With access to a bare metal machine with 8x AMD MI300X GPUs from Hot Aisle, we decided to skip smaller models and went
with Llama 3.1 405B. To make the benchmark interesting, we tested how inference performance varied across different
backends (vLLM and TGI) and use cases (real-time vs batch inference, different context sizes, etc.).

## Benchmark setup

Here is the spec of the bare metal machine we got:

- Intel® Xeon® Platinum 8470 2G, 52C/104T, 16GT/s, 105M Cache, Turbo, HT (350W) [x2]
- AMD MI300X GPU OAM 192GB 750W GPUs [x8]
- 64GB RDIMM, 4800MT/s Dual Rank [x32]

??? info "Set up an SSH fleet"

Hot Aisle provided us with SSH access to the machine. To make it accessible via `dstack`,
we created an [SSH fleet](../../docs/concepts/fleets.md#ssh-fleets) using the following configuration:

<div editor-title="hotaisle.dstack.yml">

```yaml
type: fleet
name: hotaisle-fleet

placement: any

ssh_config:
user: hotaisle
identity_file: ~/.ssh/hotaisle_id_rsa

hosts:
- hostname: ssh.hotaisle.cloud
port: 22013
```

</div>

After running `dstack apply -f hotaisle.dstack.yml`, we were ready to run dev environments, tasks, and services on
this fleet via `datack`.

??? info "vLLM"

```
PyTorch version: 2.4.1+rocm6.1
Is debug build: False
CUDA used to build PyTorch: N/A
ROCM used to build PyTorch: 6.1.40091-a8dbc0c19

OS: Ubuntu 22.04.4 LTS (x86_64)
GCC version: (Ubuntu 11.4.0-1ubuntu1~22.04) 11.4.0
Clang version: 17.0.0 (https://github.com/RadeonOpenCompute/llvm-project roc-6.1.0 24103 7db7f5e49612030319346f900c08f474b1f9023a)
CMake version: version 3.26.4
Libc version: glibc-2.35

Python version: 3.10.14 (main, Mar 21 2024, 16:24:04) [GCC 11.2.0] (64-bit runtime)
Python platform: Linux-6.8.0-45-generic-x86_64-with-glibc2.35
Is CUDA available: True
CUDA runtime version: Could not collect
CUDA_MODULE_LOADING set to: LAZY
GPU models and configuration: AMD Instinct MI300X (gfx942:sramecc+:xnack-)
Nvidia driver version: Could not collect
cuDNN version: Could not collect
HIP runtime version: 6.1.40093
MIOpen runtime version: 3.1.0
Is XNNPACK available: True

Versions of relevant libraries:
[pip3] mypy==1.4.1
[pip3] mypy-extensions==1.0.0
[pip3] numpy==1.26.4
[pip3] pytorch-triton-rocm==3.0.0
[pip3] pyzmq==24.0.1
[pip3] torch==2.4.1+rocm6.1
[pip3] torchaudio==2.4.1+rocm6.1
[pip3] torchvision==0.16.1+fdea156
[pip3] transformers==4.45.1
[pip3] triton==3.0.0
[conda] No relevant packages
ROCM Version: 6.1.40091-a8dbc0c19
Neuron SDK Version: N/A
vLLM Version: 0.6.3.dev116+g151ef4ef
vLLM Build Flags:
CUDA Archs: Not Set; ROCm: Disabled; Neuron: Disabled
```

??? info "TGI"
The `ghcr.io/huggingface/text-generation-inference:sha-11d7af7-rocm` Docker image was used.

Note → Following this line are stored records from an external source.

`src/core/uart_fc_map.svh`:
```
// slot numbers, trigger levels, reset value and timing counts of the flow block
`ifndef UART_FC_MAP_SVH
`define UART_FC_MAP_SVH

// ----------------------------------------------------------------
// receive trigger levels and hysteresis thresholds
// ----------------------------------------------------------------
`define TRIG_LVL_8          7'h08
`define TRIG_LVL_16         7'h10
`define TRIG_LVL_56         7'h38
`define TRIG_LVL_60         7'h3c
`define LVL_ZERO            7'h00

// ----------------------------------------------------------------
// flow character slots and reset value
// ----------------------------------------------------------------
`define SLOT_STOP_FIRST     2'h0
`define SLOT_STOP_SECOND    2'h1
`define SLOT_RESUME_FIRST   2'h2
`define SLOT_RESUME_SECOND  2'h3
`define FLOW_CHAR_RESET     8'h00

// ----------------------------------------------------------------
// timing
// ----------------------------------------------------------------
`define TICKS_PER_BIT       16
`define CHAR_BITS_DEFAULT   10
`define GUARD_CHARS         2
`define IR10_PULSE_TICKS    4'h3
`define IR11_PULSE_TICKS    4'h4

`endif

```
`src/core/uart_fc_pkg.sv`:
```
// types shared by the flow-control, multidrop and infrared block
package uart_fc_pkg;

	typedef enum logic [2:0] {
		FC_IDLE,
		FC_GUARD,
		FC_STOP_A,
		FC_STOP_B,
		FC_HALTED,
		FC_RES_A,
		FC_RES_B
	} fc_state_t;

	typedef enum logic [1:0] {
		PEND_NONE,
		PEND_STOP,
		PEND_RESUME
	} pend_t;

endpackage

```
`src/core/uart_flow_ctrl.sv`:
```
// uart flow control, multidrop and infrared logic
// What this block does
// auto rts on feature bit 6 once host asserts rts
// rts rise sets status bit 5, interrupt if enabled
// auto rts goes high at levels 16,56,60,60
// rts returns low at levels 0,8,16,56
// interrupt at receive trigger level under auto rts
// auto cts on feature bit 7 gates transmitter
// cts rise sets status bit 5, interrupt if enabled
// transmitter halts after current char, resumes on cts low
// software flow matches one or two chars to stop chars
// stop match sets flag and interrupt; resume match clears
// reset clears all four flow chars
// matched flow chars never enter the fifo
// fifo at trigger sends stop chars two char times later
// resume chars sent at next lower level
// special detect on bit 5 matches second stop char, keeps it
// compares use word-length bits, bit 0 is lsb
// normal multidrop: multidrop bit set, special detect clear
// disabled receiver drops data; address flags parity, enters fifo
// auto address: match enables receiver, enters fifo
// later mismatched address disables receiver, dropped
// infrared 1.0 sends 3/16 bit pulse per zero bit
// infrared 1.1 sends quarter bit pulse per zero bit
// infrared rx idles low; a pulse becomes a received bit
`timescale 1ns/100ps
`default_nettype none
`include "uart_fc_map.svh"

module uart_flow_ctrl #(
	parameter int CHAR_BITS = `CHAR_BITS_DEFAULT
) (
	input  wire logic       clk,
	input  wire logic       sys_rst,
	input  wire logic       efr_enhanced,
	input  wire logic       efr_special,
	input  wire logic       efr_auto_rts,
	input  wire logic       efr_auto_cts,
	input  wire logic       ier_stop_ie,
	input  wire logic       ier_rts_ie,
	input  wire logic       ier_cts_ie,
	input  wire logic       mcr_rts,
	input  wire logic       mcr_ir_en,
	input  wire logic       msr_multidrop,
	input  wire logic       msr_ir11,
	input  wire logic [1:0] line_word_len,
	input  wire logic [1:0] trig_sel,
	input  wire logic       sw_rx_flow_en,
	input  wire logic       sw_tx_flow_en,
	input  wire logic       sw_flow_double,
	input  wire logic       rx_sw_enable,
	input  wire logic       char_wr,
	input  wire logic [1:0] char_sel,
	input  wire logic [7:0] char_wdata,
	input  wire logic       status_clr,
	input  wire logic [6:0] rx_level,
	input  wire logic       rx_char_valid,
	input  wire logic [7:0] rx_char_data,
	input  wire logic       rx_char_parity,
	input  wire logic       bit_tick,
	input  wire logic       tx_busy,
	input  wire logic       fc_ready,
	input  wire logic       tx_serial,
	input  wire logic [3:0] tx_phase,
	input  wire logic       ir_rx_pin,
	input  wire logic       rx_pin,
	input  wire logic       cts_n,
	output logic            rts_n,
	output logic            tx_allow,
	output logic            fifo_push,
	output logic [7:0]      fifo_data,
	output logic            fifo_perr,
	output logic            fc_valid,
	output logic [7:0]      fc_char,
	output logic            rts_flag,
	output logic            cts_flag,
	output logic            stop_flag,
	output logic            special_flag,
	output logic            line_status_irq,
	output logic            auto_rx_enabled,
	output logic            irq,
	output logic            tx_pin,
	output logic            rx_serial
);

	// ----------------------------------------------------------------
	// thresholds
	// ----------------------------------------------------------------
	localparam int GUARD_TICKS = `GUARD_CHARS * CHAR_BITS * `TICKS_PER_BIT;
	localparam logic [11:0] GUARD_LAST = 12'(GUARD_TICKS - 1);

	logic [6:0] lvl_trig;
	logic [6:0] lvl_hi;
	logic [6:0] lvl_lo;
	logic [7:0] len_mask;

	always_comb begin
		unique case (trig_sel)
			2'h0: {lvl_trig, lvl_hi, lvl_lo} =
				{`TRIG_LVL_8, `TRIG_LVL_16, `LVL_ZERO};
			2'h1: {lvl_trig, lvl_hi, lvl_lo} =
				{`TRIG_LVL_16, `TRIG_LVL_56, `TRIG_LVL_8};
			2'h2: {lvl_trig, lvl_hi, lvl_lo} =
				{`TRIG_LVL_56, `TRIG_LVL_60, `TRIG_LVL_16};
			2'h3: {lvl_trig, lvl_hi, lvl_lo} =
				{`TRIG_LVL_60, `TRIG_LVL_60, `TRIG_LVL_56};
		endcase
		unique case (line_word_len)
			2'h0: len_mask = 8'h1f;
			2'h1: len_mask = 8'h3f;
			2'h2: len_mask = 8'h7f;
			2'h3: len_mask = 8'hff;
		endcase
	end

	// ----------------------------------------------------------------
	// flow characters
	// ----------------------------------------------------------------
	logic [7:0] char_reg [4];
	logic [7:0] char_next [4];

	always_comb begin
		for (int i = 0; i < 4; i++) begin
			char_next[i] = char_reg[i];
		end
		if (char_wr) begin
			char_next[char_sel] = char_wdata;
		end
	end

	always_ff @(posedge clk) begin
		for (int i = 0; i < 4; i++) begin
			if (sys_rst) begin
				char_reg[i] <= `FLOW_CHAR_RESET;
			end else begin
				char_reg[i] <= char_next[i];
			end
		end
	end

	// ----------------------------------------------------------------
	// receive path
	// ----------------------------------------------------------------
	logic             halt_reg, halt_next;
	logic             rts_off_reg, rts_off_next;
	logic             rts_prev_reg, rts_prev_next;
	logic             cts_prev_reg, cts_prev_next;
	logic             tx_allow_reg, tx_allow_next;
	logic             auto_en_reg, auto_en_next;
	logic             push_reg, push_next;
	logic [7:0]       data_reg, data_next;
	logic             perr_reg, perr_next;
	logic             lsi_reg, lsi_next;
	logic             rtsf_reg, rtsf_next;
	logic             ctsf_reg, ctsf_next;
	logic             stopf_reg, stopf_next;
	logic             specf_reg, specf_next;
	uart_fc_pkg::pend_t pend_reg, pend_next;
	logic [7:0]       pend_char_reg, pend_char_next;
	logic             replay_reg, replay_next;
	logic [7:0]       replay_char_reg, replay_char_next;

	logic       multidrop;
	logic       auto_rts;
	logic       cv;
	logic [7:0] cd;
	logic       rts_pin;
	logic       set_stop;
	logic       set_res;

	function automatic logic same(input logic [7:0] a, input logic [7:0] b,
			input logic [7:0] m);
		same = ((a ^ b) & m) == 8'h00;
	endfunction

	always_comb begin
		multidrop = msr_multidrop & efr_enhanced;
		auto_rts  = efr_auto_rts & mcr_rts;
		cv        = rx_char_valid | replay_reg;
		cd        = replay_reg ? replay_char_reg : rx_char_data;
		halt_next        = halt_reg;
		rts_off_next     = rts_off_reg;
		auto_en_next     = auto_en_reg;
		push_next        = 1'b0;
		data_next        = data_reg;
		perr_next        = 1'b0;
		lsi_next         = 1'b0;
		pend_next        = pend_reg;
		pend_char_next   = pend_char_reg;
		replay_next      = 1'b0;
		replay_char_next = replay_char_reg;
		set_stop         = 1'b0;
		set_res          = 1'b0;
		specf_next       = specf_reg & ~status_clr;
		// rts hysteresis
		if (!auto_rts) begin
			rts_off_next = 1'b0;
		end else if (rx_level >= lvl_hi) begin
			rts_off_next = 1'b1;
		end else if (rx_level <= lvl_lo) begin
			rts_off_next = 1'b0;
		end
		if (cv && multidrop && !efr_special) begin
			// software decides on the address byte
			if (rx_char_parity || rx_sw_enable) begin
				push_next = 1'b1;
				data_next = cd;
				perr_next = rx_char_parity;
				lsi_next  = rx_char_parity;
			end
		end else if (cv && multidrop) begin
			if (rx_char_parity) begin
				if (same(cd, char_reg[`SLOT_STOP_SECOND], len_mask)) begin
					auto_en_next = 1'b1;
					push_next    = 1'b1;
					data_next    = cd;
					perr_next    = 1'b1;
					lsi_next     = 1'b1;
				end else begin
					auto_en_next = 1'b0;
				end
			end else if (auto_en_reg) begin
				push_next = 1'b1;
				data_next = cd;
			end
		end else if (cv) begin
			if (sw_rx_flow_en && pend_reg != uart_fc_pkg::PEND_NONE) begin
				pend_next = uart_fc_pkg::PEND_NONE;
				if (pend_reg == uart_fc_pkg::PEND_STOP &&
						same(cd, char_reg[`SLOT_STOP_SECOND], len_mask)) begin
					set_stop = 1'b1;
				end else if (pend_reg == uart_fc_pkg::PEND_RESUME &&
						same(cd, char_reg[`SLOT_RESUME_SECOND], len_mask)) begin
					set_res = 1'b1;
				end else begin
					// pair broken: release held char, look at this one again
					push_next        = 1'b1;
					data_next        = pend_char_reg;
					replay_next      = 1'b1;
					replay_char_next = cd;
				end
			end else if (sw_rx_flow_en &&
					same(cd, char_reg[`SLOT_STOP_FIRST], len_mask)) begin
				if (sw_flow_double) begin
					pend_next      = uart_fc_pkg::PEND_STOP;
					pend_char_next = cd;
				end else begin
					set_stop = 1'b1;
				end
			end else if (sw_rx_flow_en &&
					same(cd, char_reg[`SLOT_RESUME_FIRST], len_mask)) begin
				if (sw_flow_double) begin
					pend_next      = uart_fc_pkg::PEND_RESUME;
					pend_char_next = cd;
				end else begin
					set_res = 1'b1;
				end
			end else begin
				push_next = 1'b1;
				data_next = cd;
				if (efr_special &&
						same(cd, char_reg[`SLOT_STOP_SECOND], len_mask)) begin
					specf_next = 1'b1;
				end
			end
		end
		if (!sw_rx_flow_en) begin
			halt_next = 1'b0;
			pend_next = uart_fc_pkg::PEND_NONE;
		end else if (set_stop) begin
			halt_next = 1'b1;
		end else if (set_res) begin
			halt_next = 1'b0;
		end
		// resume clears the stop flag in hardware; a new stop wins
		stopf_next = set_stop | (stopf_reg & ~status_clr & ~set_res);
		rts_pin = ~mcr_rts | (auto_rts & rts_off_reg);
		rts_prev_next = rts_pin;
		cts_prev_next = cts_n;
		rtsf_next = (rts_pin & ~rts_prev_reg) | (rtsf_reg & ~status_clr);
		ctsf_next = (cts_n & ~cts_prev_reg) | (ctsf_reg & ~status_clr);
		// gating only moves between characters, so a frame is never cut
		tx_allow_next = tx_busy ? tx_allow_reg
			: ~(efr_auto_cts & cts_n) & ~halt_reg;
	end

	always_ff @(posedge clk) begin
		if (sys_rst) begin
			halt_reg        <= 1'b0;
			rts_off_reg     <= 1'b0;
			rts_prev_reg    <= 1'b1;
			cts_prev_reg    <= 1'b1;
			tx_allow_reg    <= 1'b1;
			auto_en_reg     <= 1'b0;
			push_reg        <= 1'b0;
			data_reg        <= 8'h00;
			perr_reg        <= 1'b0;
			lsi_reg         <= 1'b0;
			rtsf_reg        <= 1'b0;
			ctsf_reg        <= 1'b0;
			stopf_reg       <= 1'b0;
			specf_reg       <= 1'b0;
			pend_reg        <= uart_fc_pkg::PEND_NONE;
			pend_char_reg   <= 8'h00;
			replay_reg      <= 1'b0;
			replay_char_reg <= 8'h00;
		end else begin
			halt_reg        <= halt_next;
			rts_off_reg     <= rts_off_next;
			rts_prev_reg    <= rts_prev_next;
			cts_prev_reg    <= cts_prev_next;
			tx_allow_reg    <= tx_allow_next;
			auto_en_reg     <= auto_en_next;
			push_reg        <= push_next;
			data_reg        <= data_next;
			perr_reg        <= perr_next;
			lsi_reg         <= lsi_next;
			rtsf_reg        <= rtsf_next;
			ctsf_reg        <= ctsf_next;
			stopf_reg       <= stopf_next;
			specf_reg       <= specf_next;
			pend_reg        <= pend_next;
			pend_char_reg   <= pend_char_next;
			replay_reg      <= replay_next;
			replay_char_reg <= replay_char_next;
		end
	end

	// ----------------------------------------------------------------
	// automatic stop and resume sending
	// ----------------------------------------------------------------
	uart_fc_pkg::fc_state_t fc_reg, fc_next;
	logic [11:0]            guard_reg, guard_next;
	logic [7:0]             fc_char_reg, fc_char_next;

	always_comb begin
		fc_next      = fc_reg;
		guard_next   = guard_reg;
		fc_char_next = fc_char_reg;
		unique case (fc_reg)
			uart_fc_pkg::FC_IDLE: begin
				guard_next = 12'h000;
				if (sw_tx_flow_en && rx_level >= lvl_trig) begin
					fc_next = uart_fc_pkg::FC_GUARD;
				end
			end
			uart_fc_pkg::FC_GUARD: begin
				if (bit_tick) begin
					if (guard_reg == GUARD_LAST) begin
						fc_next      = uart_fc_pkg::FC_STOP_A;
						fc_char_next = char_reg[`SLOT_STOP_FIRST];
					end else begin
						guard_next = guard_reg + 12'h001;
					end
				end
			end
			uart_fc_pkg::FC_STOP_A: begin
				if (fc_ready) begin
					fc_next      = sw_flow_double ? uart_fc_pkg::FC_STOP_B
						: uart_fc_pkg::FC_HALTED;
					fc_char_next = char_reg[`SLOT_STOP_SECOND];
				end
			end
			uart_fc_pkg::FC_STOP_B: begin
				if (fc_ready) begin
					fc_next = uart_fc_pkg::FC_HALTED;
				end
			end
			uart_fc_pkg::FC_HALTED: begin
				if (rx_level <= lvl_lo) begin
					fc_next      = uart_fc_pkg::FC_RES_A;
					fc_char_next = char_reg[`SLOT_RESUME_FIRST];
				end
			end
			uart_fc_pkg::FC_RES_A: begin
				if (fc_ready) begin
					fc_next      = sw_flow_double ? uart_fc_pkg::FC_RES_B
						: uart_fc_pkg::FC_IDLE;
					fc_char_next = char_reg[`SLOT_RESUME_SECOND];
				end
			end
			uart_fc_pkg::FC_RES_B: begin
				if (fc_ready) begin
					fc_next = uart_fc_pkg::FC_IDLE;
				end
			end
			default: fc_next = uart_fc_pkg::FC_IDLE;
		endcase
	end

	always_ff @(posedge clk) begin
		if (sys_rst) begin
			fc_reg      <= uart_fc_pkg::FC_IDLE;
			guard_reg   <= 12'h000;
			fc_char_reg <= 8'h00;
		end else begin
			fc_reg      <= fc_next;
			guard_reg   <= guard_next;
			fc_char_reg <= fc_char_next;
		end
	end

	// ----------------------------------------------------------------
	// infrared encoder and decoder
	// ----------------------------------------------------------------
	logic       tx_pin_reg, tx_pin_next;
	logic       rxs_reg, rxs_next;
	logic       ir_prev_reg, ir_prev_next;
	logic [3:0] stretch_reg, stretch_next;
	logic       stretch_on_reg, stretch_on_next;
	logic [3:0] ir_width;

	always_comb begin
		ir_width = (msr_ir11 & efr_enhanced) ? `IR11_PULSE_TICKS
			: `IR10_PULSE_TICKS;
		tx_pin_next = mcr_ir_en ? ~tx_serial & (tx_phase < ir_width)
			: tx_serial;
		ir_prev_next    = ir_rx_pin;
		stretch_next    = stretch_reg;
		stretch_on_next = stretch_on_reg;
		if (ir_rx_pin && !ir_prev_reg) begin
			stretch_on_next = 1'b1;
			stretch_next    = 4'h0;
		end else if (stretch_on_reg && bit_tick) begin
			stretch_next = stretch_reg + 4'h1;
			if (stretch_reg == 4'hf) begin
				stretch_on_next = 1'b0;
			end
		end
		// a pulse is held for one bit so the sampler sees a full zero bit
		rxs_next = mcr_ir_en ? ~stretch_on_reg : rx_pin;
	end

	always_ff @(posedge clk) begin
		if (sys_rst) begin
			tx_pin_reg     <= 1'b1;
			rxs_reg        <= 1'b1;
			ir_prev_reg    <= 1'b0;
			stretch_reg    <= 4'h0;
			stretch_on_reg <= 1'b0;
		end else begin
			tx_pin_reg     <= tx_pin_next;
			rxs_reg        <= rxs_next;
			ir_prev_reg    <= ir_prev_next;
			stretch_reg    <= stretch_next;
			stretch_on_reg <= stretch_on_next;
		end
	end

	// ----------------------------------------------------------------
	// outputs
	// ----------------------------------------------------------------
	assign rts_n           = rts_pin;
	assign tx_allow        = tx_allow_reg;
	assign fifo_push       = push_reg;
	assign fifo_data       = data_reg;
	assign fifo_perr       = perr_reg;
	assign fc_valid        = !(fc_reg inside {uart_fc_pkg::FC_IDLE,
		uart_fc_pkg::FC_GUARD, uart_fc_pkg::FC_HALTED});
	assign fc_char         = fc_char_reg;
	assign rts_flag        = rtsf_reg;
	assign cts_flag        = ctsf_reg;
	assign stop_flag       = stopf_reg;
	assign special_flag    = specf_reg;
	assign line_status_irq = lsi_reg;
	assign auto_rx_enabled = auto_en_reg;
	assign tx_pin          = tx_pin_reg;
	assign rx_serial       = rxs_reg;
	assign irq = (rtsf_reg & ier_rts_ie & efr_enhanced)
		| (ctsf_reg & ier_cts_ie & efr_enhanced)
		| (stopf_reg & ier_stop_ie)
		| (auto_rts & (rx_level >= lvl_trig))
		| lsi_reg;

endmodule // uart_flow_ctrl
`default_nettype wire

```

For conducting the tests, we've been using the [`benchmark_serving` :material-arrow-top-right-thin:{ .external }](https://github.com/vllm-project/vllm/blob/main/benchmarks/benchmark_serving.py){:target="_blank"} provided by vLLM.

## Observations

### Token/sec per batch size

TGI consistently exceeds vLLM in token throughput across all batch sizes, with the performance difference growing larger
as the batch size increases. For batch sizes exceeding 64, the performance disparity becomes quite notable.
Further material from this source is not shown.